Abstract Objective To explore the clinical manifestations, diagnostic pitfalls, and management strategies of spinal infection misdiagnosed as osteoporotic vertebral compression fracture (OVCF) and treated with percutaneous vertebroplasty (PVP), summarize lessons learned, improve treatment procedures, and prevent similar serious medical errors from recurring. Methods A retrospective analysis was conducted on a case in our hospital where a patient presented with low back pain, and imaging suggested a vertebral compression fracture, which was misdiagnosed as OVCF and treated with PVP. Clinical data, laboratory tests, imaging findings, postoperative course, and management of complications were collected.
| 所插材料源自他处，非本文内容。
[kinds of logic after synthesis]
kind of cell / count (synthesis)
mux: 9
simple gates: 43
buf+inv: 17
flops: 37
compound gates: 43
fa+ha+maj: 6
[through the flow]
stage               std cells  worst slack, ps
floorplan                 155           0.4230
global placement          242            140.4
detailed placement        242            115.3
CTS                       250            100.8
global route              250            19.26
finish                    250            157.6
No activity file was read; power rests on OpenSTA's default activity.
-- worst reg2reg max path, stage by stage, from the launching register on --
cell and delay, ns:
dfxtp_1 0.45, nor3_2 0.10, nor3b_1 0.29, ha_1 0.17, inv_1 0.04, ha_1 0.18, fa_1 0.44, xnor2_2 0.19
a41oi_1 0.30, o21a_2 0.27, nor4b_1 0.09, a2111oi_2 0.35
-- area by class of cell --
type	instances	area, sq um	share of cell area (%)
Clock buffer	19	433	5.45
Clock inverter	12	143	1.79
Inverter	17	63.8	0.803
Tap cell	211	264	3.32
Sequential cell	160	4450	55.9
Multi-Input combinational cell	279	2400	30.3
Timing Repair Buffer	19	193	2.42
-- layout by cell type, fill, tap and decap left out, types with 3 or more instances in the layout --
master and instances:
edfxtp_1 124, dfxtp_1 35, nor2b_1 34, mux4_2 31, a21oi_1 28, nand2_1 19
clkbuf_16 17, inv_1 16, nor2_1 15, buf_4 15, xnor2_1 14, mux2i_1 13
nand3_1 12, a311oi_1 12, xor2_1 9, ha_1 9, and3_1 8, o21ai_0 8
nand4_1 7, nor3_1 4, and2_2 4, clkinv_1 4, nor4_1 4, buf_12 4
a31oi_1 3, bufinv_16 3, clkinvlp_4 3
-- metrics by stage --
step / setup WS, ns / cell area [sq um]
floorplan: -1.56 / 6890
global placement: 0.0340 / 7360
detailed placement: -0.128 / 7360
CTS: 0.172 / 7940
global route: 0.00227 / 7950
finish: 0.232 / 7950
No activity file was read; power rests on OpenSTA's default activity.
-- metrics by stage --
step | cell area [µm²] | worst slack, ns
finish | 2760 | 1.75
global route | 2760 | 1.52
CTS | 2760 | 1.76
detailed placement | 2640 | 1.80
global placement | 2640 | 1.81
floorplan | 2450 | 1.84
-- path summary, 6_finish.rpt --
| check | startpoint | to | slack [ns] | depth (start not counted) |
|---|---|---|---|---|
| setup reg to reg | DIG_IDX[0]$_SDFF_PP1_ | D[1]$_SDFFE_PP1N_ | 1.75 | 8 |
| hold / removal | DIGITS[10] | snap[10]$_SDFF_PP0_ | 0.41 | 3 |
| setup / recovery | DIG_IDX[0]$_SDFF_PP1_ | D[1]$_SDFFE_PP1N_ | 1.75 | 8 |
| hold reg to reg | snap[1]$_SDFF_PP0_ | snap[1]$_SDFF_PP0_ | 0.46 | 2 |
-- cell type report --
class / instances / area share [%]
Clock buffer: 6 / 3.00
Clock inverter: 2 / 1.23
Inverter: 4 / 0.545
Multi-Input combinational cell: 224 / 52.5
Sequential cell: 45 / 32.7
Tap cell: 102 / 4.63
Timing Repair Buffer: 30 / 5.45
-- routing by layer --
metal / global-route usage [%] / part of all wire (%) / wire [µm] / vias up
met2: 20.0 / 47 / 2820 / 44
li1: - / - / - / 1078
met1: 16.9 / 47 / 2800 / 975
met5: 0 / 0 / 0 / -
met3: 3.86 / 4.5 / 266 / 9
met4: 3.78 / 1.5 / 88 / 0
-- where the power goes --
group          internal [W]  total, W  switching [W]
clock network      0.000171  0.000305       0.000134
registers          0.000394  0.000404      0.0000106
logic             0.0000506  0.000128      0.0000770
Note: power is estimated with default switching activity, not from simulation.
==> src/rtl/vector_accumulate.sv <==
// vector_accumulate -- reduces len beats of lanes signed elements into one
// signed acc_size-bit sum, with wrap-around or saturating arithmetic and a
// sticky overflow flag.
//   clk, rst          : clock, asynchronous active-high reset
//   start/len/sat_mode: request, beat count and arithmetic mode (IDLE only)
//   data_in/in_valid  : input beat, consumed when in_ready is also high
//   in_ready          : high only while accumulating
//   sum/overflow      : result, held from DONE until the next start
//   out_valid/out_ready: result handshake
//   busy              : high whenever not IDLE
module vector_accumulate
  import vacc_pkg::*;
#(
  parameter int word_size = 24,
  parameter int lanes     = 4,
  parameter int acc_size  = 32,
  parameter int len_size  = 8
) (
  input  logic                       clk,
  input  logic                       rst,
  input  logic                       start,
  input  logic [len_size-1:0]        len,
  input  logic                       sat_mode,
  input  logic [lanes*word_size-1:0] data_in,
  input  logic                       in_valid,
  output logic                       in_ready,
  output logic [acc_size-1:0]        sum,
  output logic                       overflow,
  output logic                       out_valid,
  input  logic                       out_ready,
  output logic                       busy
);

  // One spare bit above the lane growth keeps sum + lanes exact.
  localparam int ext_size = acc_size + $clog2(lanes) + 1;

  localparam logic signed [ext_size-1:0] max_c =
    {{(ext_size-acc_size+1){1'b0}}, {(acc_size-1){1'b1}}};
  localparam logic signed [ext_size-1:0] min_c =
    {{(ext_size-acc_size+1){1'b1}}, {(acc_size-1){1'b0}}};
  localparam logic [len_size-1:0] one_c = {{(len_size-1){1'b0}}, 1'b1};

  vacc_state_t state_r, next_state_s;

  logic [acc_size-1:0] sum_r;
  logic                overflow_r;
  logic [len_size-1:0] count_r;
  logic                mode_r;

  logic clear_s, load_s, accept_s;

  logic        [ext_size-1:0] lane_sum_s;
  logic signed [ext_size-1:0] exact_s;
  logic                       too_big_s, too_small_s;
  logic        [acc_size-1:0] next_sum_s;

  vacc_lane_reduce #(
    .word_size (word_size),
    .lanes     (lanes),
    .out_size  (ext_size)
  ) u_lane_reduce (
    .data_in  (data_in),
    .lane_sum (lane_sum_s)
  );

  // Exact sum of the beat and the current accumulator, then wrap or clamp.
  always_comb begin
    exact_s     = $signed(lane_sum_s) +
                  $signed({{(ext_size-acc_size){sum_r[acc_size-1]}}, sum_r});
    too_big_s   = (exact_s > max_c);
    too_small_s = (exact_s < min_c);
    if (mode_r == MODE_SAT && too_big_s) begin
      next_sum_s = max_c[acc_size-1:0];
    end else if (mode_r == MODE_SAT && too_small_s) begin
      next_sum_s = min_c[acc_size-1:0];
    end else begin
      next_sum_s = exact_s[acc_size-1:0];
    end
  end

  // Controller state register.
  always_ff @(posedge clk or posedge rst) begin
    if (rst) begin
      state_r <= IDLE;
    end else begin
      state_r <= next_state_s;
    end
  end

  // Next-state decode and datapath control strobes.
  always_comb begin
    next_state_s = state_r;
    clear_s      = 1'b0;
    load_s       = 1'b0;
    accept_s     = 1'b0;
    case (state_r)
      IDLE: begin
        if (start) begin
          clear_s = 1'b1;
          if (len != '0) begin
            load_s       = 1'b1;
            next_state_s = ACC;
          end else begin
            next_state_s = DONE;
          end
        end else begin
          next_state_s = IDLE;
        end
      end
      ACC: begin
        if (in_valid) begin
          accept_s = 1'b1;
          if (count_r == one_c) begin
            next_state_s = DONE;
          end else begin
            next_state_s = ACC;
          end
        end else begin
          next_state_s = ACC;
        end
      end
      DONE: begin
        if (out_ready) begin
          next_state_s = IDLE;
        end else begin
          next_state_s = DONE;
        end
      end
      default: begin
        next_state_s = IDLE;
      end
    endcase
  end

  // Accumulator, sticky overflow, beat counter and latched mode.
  always_ff @(posedge clk or posedge rst) begin
    if (rst) begin
      sum_r      <= '0;
      overflow_r <= 1'b0;
      count_r    <= '0;
      mode_r     <= MODE_WRAP;
    end else if (clear_s) begin
      sum_r      <= '0;
      overflow_r <= 1'b0;
      mode_r     <= sat_mode;
      if (load_s) begin
        count_r <= len;
      end else begin
        count_r <= '0;
      end
    end else if (accept_s) begin
      sum_r      <= next_sum_s;
      overflow_r <= overflow_r | too_big_s | too_small_s;
      count_r    <= count_r - one_c;
    end else begin
      sum_r      <= sum_r;
      overflow_r <= overflow_r;
      count_r    <= count_r;
    end
  end

  assign in_ready  = (state_r == ACC);
  assign out_valid = (state_r == DONE);
  assign busy      = (state_r != IDLE);
  assign sum       = sum_r;
  assign overflow  = overflow_r;

endmodule
**src/rtl/vga_timing_gen.sv**
```systemverilog
// vga_timing_gen: 640x480@60 VGA raster timing from a 50 MHz clock, one pixel per two clks.
// Define VGA_FRAME_PULSE_EN to add the one-clk frame_start pulse at the first (0,0) window.
module vga_timing_gen #(
   parameter int H_ACTIVE = 640,
   parameter int H_FP     = 16,
   parameter int H_SYNC   = 96,
   parameter int H_BP     = 48,
   parameter int V_ACTIVE = 480,
   parameter int V_FP     = 10,
   parameter int V_SYNC   = 2,
   parameter int V_BP     = 33
) (
   input  logic       clk,
   input  logic       rst,
   output logic       vga_clk,
   output logic       hsync,
   output logic       vsync,
   output logic       active_pixels,
   output logic [9:0] xPixel,
   output logic [9:0] yPixel,
   output logic       VGA_BLANK_N,
   output logic       VGA_SYNC_N
`ifdef VGA_FRAME_PULSE_EN
   ,
   output logic       frame_start
`endif
);
   localparam logic [9:0] H_LAST = 10'(H_ACTIVE + H_FP + H_SYNC + H_BP - 1);
   localparam logic [9:0] V_LAST = 10'(V_ACTIVE + V_FP + V_SYNC + V_BP - 1);
   localparam logic [9:0] H_ACT  = 10'(H_ACTIVE);
   localparam logic [9:0] V_ACT  = 10'(V_ACTIVE);
   localparam logic [9:0] HS_BEG = 10'(H_ACTIVE + H_FP);
   localparam logic [9:0] HS_END = 10'(H_ACTIVE + H_FP + H_SYNC - 1);
   localparam logic [9:0] VS_BEG = 10'(V_ACTIVE + V_FP);
   localparam logic [9:0] VS_END = 10'(V_ACTIVE + V_FP + V_SYNC - 1);

   logic       ce;
   logic [9:0] h_cnt, v_cnt;

   assign VGA_SYNC_N = 1'b0;

   // vga_clk is registered as the next ~ce so it rises mid-window with the other outputs stable
   always_ff @(posedge clk) begin
      if (rst) begin
         ce            <= 1'b0;
         vga_clk       <= 1'b1;
         h_cnt         <= '0;
         v_cnt         <= '0;
         xPixel        <= '0;
         yPixel        <= '0;
         hsync         <= 1'b1;
         vsync         <= 1'b1;
         active_pixels <= 1'b0;
         VGA_BLANK_N   <= 1'b0;
      end else begin
         ce            <= ~ce;
         vga_clk       <= ce;
         if (ce) begin
            h_cnt <= (h_cnt == H_LAST) ? '0 : h_cnt + 10'd1;
            if (h_cnt == H_LAST)
               v_cnt <= (v_cnt == V_LAST) ? '0 : v_cnt + 10'd1;
         end
         xPixel        <= h_cnt;
         yPixel        <= v_cnt;
         hsync         <= !(h_cnt >= HS_BEG && h_cnt <= HS_END);
         vsync         <= !(v_cnt >= VS_BEG && v_cnt <= VS_END);
         active_pixels <= (h_cnt < H_ACT) && (v_cnt < V_ACT);
         VGA_BLANK_N   <= (h_cnt < H_ACT) && (v_cnt < V_ACT);
      end
   end

`ifdef VGA_FRAME_PULSE_EN
   // !ce marks the first of the two clks that the (0,0) counter state is held
   always_ff @(posedge clk) begin
      if (rst) frame_start <= 1'b0;
      else     frame_start <= (h_cnt == '0) && (v_cnt == '0) && !ce;
   end
`endif
endmodule

```
--- src/rtl/serial_add32_ctrl_if.sv ---
// Handshake and external-adder signals for serial_add32_ctrl.
// The slave modport is the controller's view; master is the environment's view.
interface serial_add32_ctrl_if;
  logic        in_valid;
  logic        in_ready;
  logic [31:0] in_a;
  logic [31:0] in_b;
  logic        in_cin;
  logic [7:0]  adder_a;
  logic [7:0]  adder_b;
  logic [7:0]  adder_sum;
  logic        adder_cout;
  logic        out_valid;
  logic        out_ready;
  logic [31:0] out_sum;
  logic        out_cout;

  modport slave (
    input  in_valid,
    output in_ready,
    input  in_a,
    input  in_b,
    input  in_cin,
    output adder_a,
    output adder_b,
    input  adder_sum,
    input  adder_cout,
    output out_valid,
    input  out_ready,
    output out_sum,
    output out_cout
  );

  modport master (
    output in_valid,
    input  in_ready,
    output in_a,
    output in_b,
    output in_cin,
    input  adder_a,
    input  adder_b,
    output adder_sum,
    output adder_cout,
    input  out_valid,
    output out_ready,
    input  out_sum,
    input  out_cout
  );
endinterface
Based on a literature review, in-depth discussions were held regarding clinical diagnosis, imaging differentiation, preoperative examination, pathological confirmation, and multidisciplinary team (MDT) collaboration, and standardized treatment recommendations were proposed. Results The patient did not undergo preoperative testing for inflammatory markers such as ESR and CRP, nor did they undergo contrast-enhanced MRI. During PVP, after injecting bone cement into the potential infection site, the patient developed persistent high fever and rapid spread of infection. Postoperatively, the condition was controlled after multiple lesion removals, bone cement removal, and long-term antibiotic treatment. However, the treatment process was complex, extremely risky, and resulted in slow recovery and high consumption of medical resources. Analysis suggests that the main reasons for misdiagnosis include: ① Insufficient clinical history taking and physical examination, resulting in failure to identify infection clues; ② Inadequate preoperative imaging assessment, lacking enhanced MRI and pathological confirmation; ③ Missing preoperative safety check procedures, failing to rule out absolute contraindications for PVP. Conclusion: Spinal infections and OVCF share certain similarities in clinical manifestations and early imaging features, easily leading to misdiagnosis and mistreatment.
目的
探讨脊柱感染误诊为骨质疏松性椎体压缩性骨折(OVCF)并行经皮椎体成形术(PVP)的临床表现、诊断误区及处理策略,总结经验教训,完善诊疗流程,避免类似严重医疗差错再次发生。
方法
回顾分析我院1例因腰背痛就诊、影像学提示椎体压缩性骨折而误诊为OVCF并行PVP的病例。收集患者临床资料、实验室检查、影像学表现、术后病程及并发症处理经过,并结合文献复习,从临床诊断、影像学鉴别、术前检查、病理学确诊及多学科协作(MDT)等方面进行深入讨论,提出规范化诊疗建议。
结果
患者术前未行ESR、CRP等炎症指标检测及MRI增强扫描,PVP术中将骨水泥注入潜在感染灶后,出现持续高热及感染迅速扩散。术后经多次病灶清除、骨水泥取出及长期抗菌治疗后病情控制,但治疗过程复杂、风险极高,恢复缓慢,医疗资源消耗大。分析认为,误诊的主要原因包括:① 临床问诊查体不足,感染线索未被识别;② 术前影像学评估不完善,缺乏增强MRI和病理学确诊;③ 术前安全核查流程缺失,未能排除PVP绝对禁忌症。
结论
脊柱感染与OVCF在临床表现和影像学早期特征上有一定相似性,易导致误诊误治。PVP/PKP术前应严格排查感染、肿瘤等禁忌症,常规行血常规、ESR、CRP检查,必要时行MRI增强及穿刺活检确诊。应建立和落实“PVP术前安全核查表”,加强临床-放射科-感染科-病理科的MDT沟通,强化“诊断先于治疗”理念,以保障医疗安全,减少灾难性并发症的发生。